Even for those without chronic mood disorders like myself, the idea that feeling okay should be the resting state of our emotional lives is lovely in theory and absolutely poisonous in the alternate. Like so many other aspects of modern pop culture, it's also exceedingly reductive, boiling our daily experiences down to a black/white, yes/no, thumbs-up/thumbs-down Siskel & Ebertism.
Inside Out lovingly assures its young audience (and anyone else who happens to be in the theatre) that feeling sad for a portion, or even a majority, of the time, is a perfectly normal human attribute. (Another wonderful, subtle touch: Riley's mother's emotional brain is "led" by the sadness attribute. The film does not call direct attention to this, and its implications are left to the imagination of the viewer.
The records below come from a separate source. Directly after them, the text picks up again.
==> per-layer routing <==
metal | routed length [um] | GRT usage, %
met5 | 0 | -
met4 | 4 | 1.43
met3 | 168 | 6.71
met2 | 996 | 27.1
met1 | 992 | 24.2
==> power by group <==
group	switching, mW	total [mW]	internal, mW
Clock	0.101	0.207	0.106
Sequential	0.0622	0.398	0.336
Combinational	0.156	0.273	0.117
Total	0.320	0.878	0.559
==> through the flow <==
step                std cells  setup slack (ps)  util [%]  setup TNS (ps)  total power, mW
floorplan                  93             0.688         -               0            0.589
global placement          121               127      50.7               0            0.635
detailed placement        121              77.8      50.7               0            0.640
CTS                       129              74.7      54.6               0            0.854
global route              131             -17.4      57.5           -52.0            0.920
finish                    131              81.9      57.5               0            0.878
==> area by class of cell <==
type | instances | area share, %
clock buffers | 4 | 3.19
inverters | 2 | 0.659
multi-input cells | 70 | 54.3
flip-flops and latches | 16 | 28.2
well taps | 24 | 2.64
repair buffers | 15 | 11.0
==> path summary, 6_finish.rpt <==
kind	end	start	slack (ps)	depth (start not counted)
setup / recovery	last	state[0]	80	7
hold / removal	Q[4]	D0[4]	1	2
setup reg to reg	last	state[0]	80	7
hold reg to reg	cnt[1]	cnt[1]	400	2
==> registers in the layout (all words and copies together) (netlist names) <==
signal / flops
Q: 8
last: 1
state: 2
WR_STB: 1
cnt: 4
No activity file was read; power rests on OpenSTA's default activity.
But the emotion in charge of Mom's brain doesn't seem to affect her ability to live a normal human life.)
In Riley's brain, Sadness is played by Phyllis Smith, in what has been rightly heralded as an extraordinary performance (and matched so perfectly with Amy Poehler's deft and heartfelt performance as Joy that I'd happily watch another trilogy of movies featuring the pair, per Toy Story). The movie, in effect, is about letting Sadness be Sadness: suppressed and (maybe) even bullied by the other emotions to stay out of Riley's personality as much as possible, the story of Inside Out turns on the value Sadness brings to Riley's makeup as a whole, functional human being.
I appreciate the message, and think the movie does terrific things with it, even while I nurse a secret truth: Sadness scares the shit out of me.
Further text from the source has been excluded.